## Records for the exercise
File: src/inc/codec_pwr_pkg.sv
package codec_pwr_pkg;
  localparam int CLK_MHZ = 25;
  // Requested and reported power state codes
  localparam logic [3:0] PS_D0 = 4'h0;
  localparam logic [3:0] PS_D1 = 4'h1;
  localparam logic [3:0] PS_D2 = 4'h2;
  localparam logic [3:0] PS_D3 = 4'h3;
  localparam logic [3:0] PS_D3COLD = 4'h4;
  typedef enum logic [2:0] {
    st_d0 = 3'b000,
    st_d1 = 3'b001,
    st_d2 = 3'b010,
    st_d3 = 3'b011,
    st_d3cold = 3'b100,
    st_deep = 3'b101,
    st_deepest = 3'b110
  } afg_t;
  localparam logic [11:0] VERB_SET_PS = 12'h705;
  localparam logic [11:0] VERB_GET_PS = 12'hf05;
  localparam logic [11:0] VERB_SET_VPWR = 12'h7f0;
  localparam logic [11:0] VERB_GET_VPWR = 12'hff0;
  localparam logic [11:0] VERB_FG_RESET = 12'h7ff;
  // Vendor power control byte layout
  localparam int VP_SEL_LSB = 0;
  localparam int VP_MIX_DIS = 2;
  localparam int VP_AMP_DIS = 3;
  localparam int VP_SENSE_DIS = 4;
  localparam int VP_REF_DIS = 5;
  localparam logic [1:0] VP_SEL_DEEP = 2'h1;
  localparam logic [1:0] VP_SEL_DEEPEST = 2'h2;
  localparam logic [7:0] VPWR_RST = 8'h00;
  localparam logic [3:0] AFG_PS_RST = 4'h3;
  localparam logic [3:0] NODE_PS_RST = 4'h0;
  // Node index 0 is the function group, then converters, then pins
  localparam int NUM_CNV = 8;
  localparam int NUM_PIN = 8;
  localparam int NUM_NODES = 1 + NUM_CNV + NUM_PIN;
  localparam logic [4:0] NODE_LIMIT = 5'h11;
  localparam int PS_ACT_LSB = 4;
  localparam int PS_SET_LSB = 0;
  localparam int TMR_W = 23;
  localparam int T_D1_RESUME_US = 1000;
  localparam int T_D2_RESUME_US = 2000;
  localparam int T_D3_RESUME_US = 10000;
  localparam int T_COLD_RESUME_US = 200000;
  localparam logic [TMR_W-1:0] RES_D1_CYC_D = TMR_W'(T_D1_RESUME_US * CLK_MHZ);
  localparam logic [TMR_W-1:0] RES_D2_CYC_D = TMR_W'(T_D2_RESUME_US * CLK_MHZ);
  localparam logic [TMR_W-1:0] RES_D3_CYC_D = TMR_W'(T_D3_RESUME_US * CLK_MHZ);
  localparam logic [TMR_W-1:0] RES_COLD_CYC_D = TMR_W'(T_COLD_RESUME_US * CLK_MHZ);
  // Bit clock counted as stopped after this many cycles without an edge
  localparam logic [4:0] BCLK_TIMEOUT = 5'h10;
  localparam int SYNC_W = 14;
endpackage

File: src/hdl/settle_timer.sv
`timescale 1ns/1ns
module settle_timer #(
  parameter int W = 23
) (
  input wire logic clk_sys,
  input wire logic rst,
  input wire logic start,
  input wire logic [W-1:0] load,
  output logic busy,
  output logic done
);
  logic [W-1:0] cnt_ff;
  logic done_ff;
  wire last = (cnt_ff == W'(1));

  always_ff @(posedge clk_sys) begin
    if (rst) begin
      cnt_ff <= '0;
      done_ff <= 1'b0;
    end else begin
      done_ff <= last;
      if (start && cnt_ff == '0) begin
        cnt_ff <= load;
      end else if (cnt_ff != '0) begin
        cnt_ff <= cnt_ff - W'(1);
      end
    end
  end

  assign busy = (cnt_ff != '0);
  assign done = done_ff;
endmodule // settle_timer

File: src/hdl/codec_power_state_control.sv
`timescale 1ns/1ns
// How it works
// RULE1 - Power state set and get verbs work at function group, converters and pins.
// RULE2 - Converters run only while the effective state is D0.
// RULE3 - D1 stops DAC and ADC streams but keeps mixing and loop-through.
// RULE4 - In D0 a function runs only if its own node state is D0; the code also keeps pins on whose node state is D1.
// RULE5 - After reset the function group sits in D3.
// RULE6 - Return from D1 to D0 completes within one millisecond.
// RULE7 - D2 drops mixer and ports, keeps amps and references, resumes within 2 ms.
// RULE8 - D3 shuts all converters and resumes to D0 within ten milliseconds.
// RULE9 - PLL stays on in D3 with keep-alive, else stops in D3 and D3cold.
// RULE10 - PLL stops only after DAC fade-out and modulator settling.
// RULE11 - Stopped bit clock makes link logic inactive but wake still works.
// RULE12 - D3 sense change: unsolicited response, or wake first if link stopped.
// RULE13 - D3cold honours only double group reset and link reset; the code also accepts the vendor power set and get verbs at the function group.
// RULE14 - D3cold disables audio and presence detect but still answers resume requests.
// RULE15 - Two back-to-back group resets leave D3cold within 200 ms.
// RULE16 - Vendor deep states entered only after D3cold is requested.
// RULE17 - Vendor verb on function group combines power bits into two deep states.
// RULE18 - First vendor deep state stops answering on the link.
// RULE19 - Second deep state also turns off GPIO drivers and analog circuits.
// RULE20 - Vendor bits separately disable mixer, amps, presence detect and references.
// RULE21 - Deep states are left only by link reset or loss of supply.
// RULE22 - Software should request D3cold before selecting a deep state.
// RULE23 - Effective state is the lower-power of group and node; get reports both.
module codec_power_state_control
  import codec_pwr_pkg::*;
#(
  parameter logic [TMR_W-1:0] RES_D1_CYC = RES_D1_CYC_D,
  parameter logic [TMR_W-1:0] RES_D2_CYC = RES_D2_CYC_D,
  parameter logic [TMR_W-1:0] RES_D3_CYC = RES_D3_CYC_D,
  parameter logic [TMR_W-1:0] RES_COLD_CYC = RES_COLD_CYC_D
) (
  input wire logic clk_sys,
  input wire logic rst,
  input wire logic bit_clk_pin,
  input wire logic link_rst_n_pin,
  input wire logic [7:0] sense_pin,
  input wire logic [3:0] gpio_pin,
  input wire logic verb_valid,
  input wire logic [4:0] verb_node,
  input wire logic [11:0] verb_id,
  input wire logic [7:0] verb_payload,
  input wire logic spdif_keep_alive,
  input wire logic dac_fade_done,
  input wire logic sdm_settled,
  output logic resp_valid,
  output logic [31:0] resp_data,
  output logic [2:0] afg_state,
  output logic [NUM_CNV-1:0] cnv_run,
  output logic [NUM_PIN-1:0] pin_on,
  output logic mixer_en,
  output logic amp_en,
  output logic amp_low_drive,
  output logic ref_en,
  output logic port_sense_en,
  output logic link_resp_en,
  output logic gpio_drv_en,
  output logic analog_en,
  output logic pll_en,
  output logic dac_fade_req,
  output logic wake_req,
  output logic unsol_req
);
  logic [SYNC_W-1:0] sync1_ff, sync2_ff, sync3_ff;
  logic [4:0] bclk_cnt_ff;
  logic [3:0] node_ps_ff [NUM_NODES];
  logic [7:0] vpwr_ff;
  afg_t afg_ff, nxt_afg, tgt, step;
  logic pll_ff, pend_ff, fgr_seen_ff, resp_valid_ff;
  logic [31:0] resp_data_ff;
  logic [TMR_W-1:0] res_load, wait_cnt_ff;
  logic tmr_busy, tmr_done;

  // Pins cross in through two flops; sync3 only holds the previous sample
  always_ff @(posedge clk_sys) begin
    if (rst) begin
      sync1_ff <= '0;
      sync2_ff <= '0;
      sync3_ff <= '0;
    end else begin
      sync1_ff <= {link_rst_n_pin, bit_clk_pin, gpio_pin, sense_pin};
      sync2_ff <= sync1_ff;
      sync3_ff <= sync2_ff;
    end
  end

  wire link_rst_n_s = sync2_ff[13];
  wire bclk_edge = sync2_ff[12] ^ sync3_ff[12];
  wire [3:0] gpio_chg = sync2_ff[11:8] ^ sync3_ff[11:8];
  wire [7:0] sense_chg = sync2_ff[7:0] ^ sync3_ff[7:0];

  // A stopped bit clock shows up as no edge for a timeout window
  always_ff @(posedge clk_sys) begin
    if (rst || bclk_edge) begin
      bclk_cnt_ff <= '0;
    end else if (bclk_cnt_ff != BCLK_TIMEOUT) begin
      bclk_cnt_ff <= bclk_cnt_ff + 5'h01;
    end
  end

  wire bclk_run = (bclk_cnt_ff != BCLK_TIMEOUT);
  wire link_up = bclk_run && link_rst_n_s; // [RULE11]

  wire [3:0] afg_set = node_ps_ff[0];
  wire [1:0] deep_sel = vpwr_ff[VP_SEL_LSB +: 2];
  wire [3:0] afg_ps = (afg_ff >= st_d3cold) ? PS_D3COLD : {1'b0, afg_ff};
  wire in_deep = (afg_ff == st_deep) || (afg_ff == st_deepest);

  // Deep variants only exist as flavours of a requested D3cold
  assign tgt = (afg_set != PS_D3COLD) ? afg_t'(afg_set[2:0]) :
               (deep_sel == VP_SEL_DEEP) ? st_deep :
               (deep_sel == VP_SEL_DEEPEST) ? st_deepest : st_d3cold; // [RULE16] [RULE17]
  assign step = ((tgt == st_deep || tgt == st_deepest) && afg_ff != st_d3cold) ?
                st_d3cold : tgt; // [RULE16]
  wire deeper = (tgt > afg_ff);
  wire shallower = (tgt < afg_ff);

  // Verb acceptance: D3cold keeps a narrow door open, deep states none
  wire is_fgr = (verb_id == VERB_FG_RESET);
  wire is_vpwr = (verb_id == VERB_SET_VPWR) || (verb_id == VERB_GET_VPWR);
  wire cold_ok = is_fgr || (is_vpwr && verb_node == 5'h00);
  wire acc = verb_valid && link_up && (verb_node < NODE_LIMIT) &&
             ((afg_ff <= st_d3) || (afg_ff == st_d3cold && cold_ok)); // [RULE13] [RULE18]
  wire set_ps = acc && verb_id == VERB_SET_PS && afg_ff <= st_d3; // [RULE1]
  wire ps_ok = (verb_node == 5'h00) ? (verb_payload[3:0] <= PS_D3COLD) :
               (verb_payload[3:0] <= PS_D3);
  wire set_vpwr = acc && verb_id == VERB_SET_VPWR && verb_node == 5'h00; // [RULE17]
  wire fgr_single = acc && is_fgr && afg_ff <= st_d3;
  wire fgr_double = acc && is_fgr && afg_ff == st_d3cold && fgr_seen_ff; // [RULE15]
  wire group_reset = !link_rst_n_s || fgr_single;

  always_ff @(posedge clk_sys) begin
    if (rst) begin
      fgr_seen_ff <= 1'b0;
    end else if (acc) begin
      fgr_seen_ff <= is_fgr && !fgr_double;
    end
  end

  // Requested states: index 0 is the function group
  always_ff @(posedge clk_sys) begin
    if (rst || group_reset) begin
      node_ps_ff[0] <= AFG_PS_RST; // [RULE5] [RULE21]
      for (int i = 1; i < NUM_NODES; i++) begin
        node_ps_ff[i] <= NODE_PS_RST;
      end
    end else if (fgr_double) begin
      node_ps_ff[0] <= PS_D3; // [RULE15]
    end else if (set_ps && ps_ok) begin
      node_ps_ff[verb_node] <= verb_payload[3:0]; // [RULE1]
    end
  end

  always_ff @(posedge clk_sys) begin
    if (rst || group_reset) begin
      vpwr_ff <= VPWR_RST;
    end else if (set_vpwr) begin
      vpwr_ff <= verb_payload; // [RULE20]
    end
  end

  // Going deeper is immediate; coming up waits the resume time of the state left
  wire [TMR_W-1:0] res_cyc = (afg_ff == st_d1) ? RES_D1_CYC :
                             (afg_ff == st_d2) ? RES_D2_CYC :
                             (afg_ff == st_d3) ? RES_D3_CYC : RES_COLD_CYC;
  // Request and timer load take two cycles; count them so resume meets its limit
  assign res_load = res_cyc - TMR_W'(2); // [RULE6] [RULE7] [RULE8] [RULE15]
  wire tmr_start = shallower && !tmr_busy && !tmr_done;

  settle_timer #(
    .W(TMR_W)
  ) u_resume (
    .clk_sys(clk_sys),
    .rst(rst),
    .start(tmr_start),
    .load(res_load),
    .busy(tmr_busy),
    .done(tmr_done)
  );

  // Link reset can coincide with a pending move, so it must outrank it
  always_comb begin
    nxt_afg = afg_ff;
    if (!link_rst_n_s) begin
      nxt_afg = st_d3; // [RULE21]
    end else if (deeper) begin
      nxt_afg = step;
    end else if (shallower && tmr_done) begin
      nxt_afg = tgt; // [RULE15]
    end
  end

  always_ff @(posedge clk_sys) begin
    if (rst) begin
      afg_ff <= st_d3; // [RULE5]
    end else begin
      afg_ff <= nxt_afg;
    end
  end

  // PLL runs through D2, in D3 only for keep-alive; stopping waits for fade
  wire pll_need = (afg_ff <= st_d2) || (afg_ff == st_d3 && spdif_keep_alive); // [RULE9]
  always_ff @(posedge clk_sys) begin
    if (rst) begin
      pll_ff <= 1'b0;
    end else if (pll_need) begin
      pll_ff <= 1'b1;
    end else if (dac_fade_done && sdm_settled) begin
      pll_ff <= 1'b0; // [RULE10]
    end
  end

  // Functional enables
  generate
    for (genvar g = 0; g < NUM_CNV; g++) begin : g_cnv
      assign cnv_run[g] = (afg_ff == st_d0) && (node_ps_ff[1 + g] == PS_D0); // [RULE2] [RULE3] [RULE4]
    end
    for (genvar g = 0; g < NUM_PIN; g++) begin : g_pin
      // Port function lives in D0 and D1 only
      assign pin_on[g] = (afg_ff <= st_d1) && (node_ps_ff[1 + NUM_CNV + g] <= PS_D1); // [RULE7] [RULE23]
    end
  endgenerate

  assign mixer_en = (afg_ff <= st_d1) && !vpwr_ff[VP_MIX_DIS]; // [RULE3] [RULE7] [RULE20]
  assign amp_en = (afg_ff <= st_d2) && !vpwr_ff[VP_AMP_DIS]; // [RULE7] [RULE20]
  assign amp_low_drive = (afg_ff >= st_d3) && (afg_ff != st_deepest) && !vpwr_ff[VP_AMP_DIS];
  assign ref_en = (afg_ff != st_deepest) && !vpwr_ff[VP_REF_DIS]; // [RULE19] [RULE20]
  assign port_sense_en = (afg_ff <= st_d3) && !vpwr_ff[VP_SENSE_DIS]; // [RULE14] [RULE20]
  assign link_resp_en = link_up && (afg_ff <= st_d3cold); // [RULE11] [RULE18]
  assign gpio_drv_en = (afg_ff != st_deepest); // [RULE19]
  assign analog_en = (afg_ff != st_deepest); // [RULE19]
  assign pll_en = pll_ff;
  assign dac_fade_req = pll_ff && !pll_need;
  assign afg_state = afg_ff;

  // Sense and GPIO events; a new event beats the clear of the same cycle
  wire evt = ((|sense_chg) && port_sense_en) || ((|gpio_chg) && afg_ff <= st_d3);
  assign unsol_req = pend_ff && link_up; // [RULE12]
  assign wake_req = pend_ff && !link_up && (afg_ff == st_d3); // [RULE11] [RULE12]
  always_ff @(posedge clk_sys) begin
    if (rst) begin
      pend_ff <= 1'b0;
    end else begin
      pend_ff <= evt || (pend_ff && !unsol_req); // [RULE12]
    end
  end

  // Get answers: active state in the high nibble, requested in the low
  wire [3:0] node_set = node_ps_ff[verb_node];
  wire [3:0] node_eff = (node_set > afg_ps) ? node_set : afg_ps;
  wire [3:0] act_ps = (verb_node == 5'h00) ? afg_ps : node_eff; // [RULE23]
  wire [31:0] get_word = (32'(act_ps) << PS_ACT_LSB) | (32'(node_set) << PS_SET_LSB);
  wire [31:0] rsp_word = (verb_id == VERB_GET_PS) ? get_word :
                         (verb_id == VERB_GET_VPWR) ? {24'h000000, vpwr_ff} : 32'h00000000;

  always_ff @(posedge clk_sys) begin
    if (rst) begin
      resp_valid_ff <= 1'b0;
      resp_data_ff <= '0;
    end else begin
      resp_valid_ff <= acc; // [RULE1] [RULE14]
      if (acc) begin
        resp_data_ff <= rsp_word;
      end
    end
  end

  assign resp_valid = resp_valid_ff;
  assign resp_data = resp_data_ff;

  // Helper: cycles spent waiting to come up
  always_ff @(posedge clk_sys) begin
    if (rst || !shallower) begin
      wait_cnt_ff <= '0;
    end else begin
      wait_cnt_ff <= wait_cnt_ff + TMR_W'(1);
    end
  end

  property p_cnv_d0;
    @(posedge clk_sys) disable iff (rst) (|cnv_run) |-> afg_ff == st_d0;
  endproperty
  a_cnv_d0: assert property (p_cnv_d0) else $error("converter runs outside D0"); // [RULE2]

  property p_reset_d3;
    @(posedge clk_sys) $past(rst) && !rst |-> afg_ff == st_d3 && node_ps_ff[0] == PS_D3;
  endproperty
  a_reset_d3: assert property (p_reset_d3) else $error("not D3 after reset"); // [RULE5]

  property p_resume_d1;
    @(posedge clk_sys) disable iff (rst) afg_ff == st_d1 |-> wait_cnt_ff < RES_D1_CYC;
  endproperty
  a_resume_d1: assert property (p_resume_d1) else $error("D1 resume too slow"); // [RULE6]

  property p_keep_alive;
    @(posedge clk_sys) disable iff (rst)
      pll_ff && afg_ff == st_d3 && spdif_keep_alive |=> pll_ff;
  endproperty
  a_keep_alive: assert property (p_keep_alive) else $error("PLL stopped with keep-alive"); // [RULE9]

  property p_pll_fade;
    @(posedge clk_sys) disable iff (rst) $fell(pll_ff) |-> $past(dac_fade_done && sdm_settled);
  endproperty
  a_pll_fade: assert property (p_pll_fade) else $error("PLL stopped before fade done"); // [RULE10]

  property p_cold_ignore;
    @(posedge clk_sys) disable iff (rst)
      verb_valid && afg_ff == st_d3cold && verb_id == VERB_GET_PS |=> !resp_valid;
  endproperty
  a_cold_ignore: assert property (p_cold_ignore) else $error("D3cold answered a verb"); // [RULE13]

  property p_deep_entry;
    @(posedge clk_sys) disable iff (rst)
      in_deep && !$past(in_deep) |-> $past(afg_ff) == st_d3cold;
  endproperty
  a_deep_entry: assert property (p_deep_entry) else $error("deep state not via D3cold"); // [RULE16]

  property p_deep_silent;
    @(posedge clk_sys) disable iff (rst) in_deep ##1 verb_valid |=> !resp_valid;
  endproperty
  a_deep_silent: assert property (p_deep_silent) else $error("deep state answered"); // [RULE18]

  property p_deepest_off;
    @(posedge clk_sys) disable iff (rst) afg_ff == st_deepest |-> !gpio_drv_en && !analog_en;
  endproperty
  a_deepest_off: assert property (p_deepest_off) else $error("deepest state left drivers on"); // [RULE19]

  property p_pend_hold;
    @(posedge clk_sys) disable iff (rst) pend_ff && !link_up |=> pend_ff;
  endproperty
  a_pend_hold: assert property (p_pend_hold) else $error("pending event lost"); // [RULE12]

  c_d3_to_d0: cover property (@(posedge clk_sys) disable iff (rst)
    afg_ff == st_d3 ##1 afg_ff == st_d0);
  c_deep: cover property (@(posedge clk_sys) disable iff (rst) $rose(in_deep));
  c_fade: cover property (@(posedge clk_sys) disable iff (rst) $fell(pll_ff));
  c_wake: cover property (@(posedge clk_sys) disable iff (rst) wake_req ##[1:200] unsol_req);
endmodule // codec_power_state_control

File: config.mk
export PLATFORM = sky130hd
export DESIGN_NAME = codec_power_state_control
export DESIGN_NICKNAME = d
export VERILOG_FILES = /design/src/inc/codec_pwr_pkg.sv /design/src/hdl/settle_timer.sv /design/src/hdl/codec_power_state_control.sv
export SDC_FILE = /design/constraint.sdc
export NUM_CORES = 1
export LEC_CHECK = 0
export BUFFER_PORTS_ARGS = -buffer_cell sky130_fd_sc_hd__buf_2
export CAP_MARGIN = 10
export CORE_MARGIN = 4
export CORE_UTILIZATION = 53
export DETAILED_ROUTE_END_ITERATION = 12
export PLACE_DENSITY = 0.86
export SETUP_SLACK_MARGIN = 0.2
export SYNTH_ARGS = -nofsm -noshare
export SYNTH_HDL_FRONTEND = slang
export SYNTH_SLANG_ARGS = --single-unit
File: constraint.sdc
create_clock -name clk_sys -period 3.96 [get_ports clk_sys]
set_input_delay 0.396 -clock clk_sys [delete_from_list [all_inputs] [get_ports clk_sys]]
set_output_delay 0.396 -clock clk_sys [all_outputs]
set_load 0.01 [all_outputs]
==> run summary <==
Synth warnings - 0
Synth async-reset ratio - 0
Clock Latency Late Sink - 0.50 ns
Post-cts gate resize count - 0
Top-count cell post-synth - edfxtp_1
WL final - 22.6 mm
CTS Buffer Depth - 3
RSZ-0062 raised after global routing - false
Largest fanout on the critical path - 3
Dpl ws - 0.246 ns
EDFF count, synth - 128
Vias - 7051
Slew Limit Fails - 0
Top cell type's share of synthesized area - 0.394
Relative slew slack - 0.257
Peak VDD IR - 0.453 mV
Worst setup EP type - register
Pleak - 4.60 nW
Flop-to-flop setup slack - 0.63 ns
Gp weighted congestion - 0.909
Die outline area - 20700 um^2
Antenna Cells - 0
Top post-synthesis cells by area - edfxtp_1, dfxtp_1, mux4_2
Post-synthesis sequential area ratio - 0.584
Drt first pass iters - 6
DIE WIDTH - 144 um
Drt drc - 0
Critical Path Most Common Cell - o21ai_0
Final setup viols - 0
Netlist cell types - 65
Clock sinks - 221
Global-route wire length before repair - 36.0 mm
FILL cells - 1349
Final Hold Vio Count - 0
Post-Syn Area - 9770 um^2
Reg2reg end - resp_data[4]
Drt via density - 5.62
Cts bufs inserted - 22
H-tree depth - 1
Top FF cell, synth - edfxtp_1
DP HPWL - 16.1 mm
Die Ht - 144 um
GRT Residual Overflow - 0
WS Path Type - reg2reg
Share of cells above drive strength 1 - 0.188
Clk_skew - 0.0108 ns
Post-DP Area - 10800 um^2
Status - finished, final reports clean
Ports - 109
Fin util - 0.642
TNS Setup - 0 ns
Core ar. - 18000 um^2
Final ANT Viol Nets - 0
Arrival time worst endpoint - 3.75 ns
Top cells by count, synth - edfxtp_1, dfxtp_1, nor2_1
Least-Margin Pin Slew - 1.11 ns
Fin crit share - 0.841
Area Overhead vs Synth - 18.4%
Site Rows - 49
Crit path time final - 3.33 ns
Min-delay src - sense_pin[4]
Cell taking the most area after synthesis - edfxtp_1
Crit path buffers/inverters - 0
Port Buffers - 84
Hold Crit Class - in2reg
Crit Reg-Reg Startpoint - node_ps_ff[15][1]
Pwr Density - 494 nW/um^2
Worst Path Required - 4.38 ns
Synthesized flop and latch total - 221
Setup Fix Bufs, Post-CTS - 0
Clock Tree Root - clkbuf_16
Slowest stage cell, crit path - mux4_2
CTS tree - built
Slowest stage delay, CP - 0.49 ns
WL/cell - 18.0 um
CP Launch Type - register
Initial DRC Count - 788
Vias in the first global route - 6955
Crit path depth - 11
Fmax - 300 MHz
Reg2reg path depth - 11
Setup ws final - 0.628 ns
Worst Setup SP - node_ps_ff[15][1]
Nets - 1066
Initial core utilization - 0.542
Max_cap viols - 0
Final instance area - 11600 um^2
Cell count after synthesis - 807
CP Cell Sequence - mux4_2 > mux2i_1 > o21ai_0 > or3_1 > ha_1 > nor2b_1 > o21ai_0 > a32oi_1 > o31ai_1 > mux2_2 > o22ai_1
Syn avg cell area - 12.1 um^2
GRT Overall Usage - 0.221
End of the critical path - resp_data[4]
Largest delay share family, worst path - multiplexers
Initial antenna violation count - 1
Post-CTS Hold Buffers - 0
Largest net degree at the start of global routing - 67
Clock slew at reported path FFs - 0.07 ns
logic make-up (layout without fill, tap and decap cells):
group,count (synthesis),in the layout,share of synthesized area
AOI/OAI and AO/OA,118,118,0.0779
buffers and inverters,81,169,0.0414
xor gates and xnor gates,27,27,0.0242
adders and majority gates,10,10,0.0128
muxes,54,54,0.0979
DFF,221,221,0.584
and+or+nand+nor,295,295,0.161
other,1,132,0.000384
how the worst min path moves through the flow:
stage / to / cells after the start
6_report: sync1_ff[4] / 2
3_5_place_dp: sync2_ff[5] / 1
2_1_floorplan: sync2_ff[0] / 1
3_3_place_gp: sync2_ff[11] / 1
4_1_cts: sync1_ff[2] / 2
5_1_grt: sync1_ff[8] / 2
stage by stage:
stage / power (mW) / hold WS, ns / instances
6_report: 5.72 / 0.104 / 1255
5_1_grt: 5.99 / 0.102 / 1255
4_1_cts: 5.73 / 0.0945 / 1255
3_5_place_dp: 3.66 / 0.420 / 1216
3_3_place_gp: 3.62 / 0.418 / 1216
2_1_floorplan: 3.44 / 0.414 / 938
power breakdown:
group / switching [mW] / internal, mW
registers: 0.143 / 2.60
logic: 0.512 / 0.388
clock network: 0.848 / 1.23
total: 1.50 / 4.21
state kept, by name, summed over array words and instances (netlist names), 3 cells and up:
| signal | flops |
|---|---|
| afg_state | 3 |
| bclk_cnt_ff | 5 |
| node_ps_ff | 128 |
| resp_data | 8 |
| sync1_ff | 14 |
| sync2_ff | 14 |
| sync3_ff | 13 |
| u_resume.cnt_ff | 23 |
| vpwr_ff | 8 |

## Task goal
From the records above, give again exactly the lines running from the line with "deep states none" to the line with "end else if (acc) begin", inclusive.

## Solution
  // Verb acceptance: D3cold keeps a narrow door open, deep states none
  wire is_fgr = (verb_id == VERB_FG_RESET);
  wire is_vpwr = (verb_id == VERB_SET_VPWR) || (verb_id == VERB_GET_VPWR);
  wire cold_ok = is_fgr || (is_vpwr && verb_node == 5'h00);
  wire acc = verb_valid && link_up && (verb_node < NODE_LIMIT) &&
             ((afg_ff <= st_d3) || (afg_ff == st_d3cold && cold_ok)); // [RULE13] [RULE18]
  wire set_ps = acc && verb_id == VERB_SET_PS && afg_ff <= st_d3; // [RULE1]
  wire ps_ok = (verb_node == 5'h00) ? (verb_payload[3:0] <= PS_D3COLD) :
               (verb_payload[3:0] <= PS_D3);
  wire set_vpwr = acc && verb_id == VERB_SET_VPWR && verb_node == 5'h00; // [RULE17]
  wire fgr_single = acc && is_fgr && afg_ff <= st_d3;
  wire fgr_double = acc && is_fgr && afg_ff == st_d3cold && fgr_seen_ff; // [RULE15]
  wire group_reset = !link_rst_n_s || fgr_single;

  always_ff @(posedge clk_sys) begin
    if (rst) begin
      fgr_seen_ff <= 1'b0;
    end else if (acc) begin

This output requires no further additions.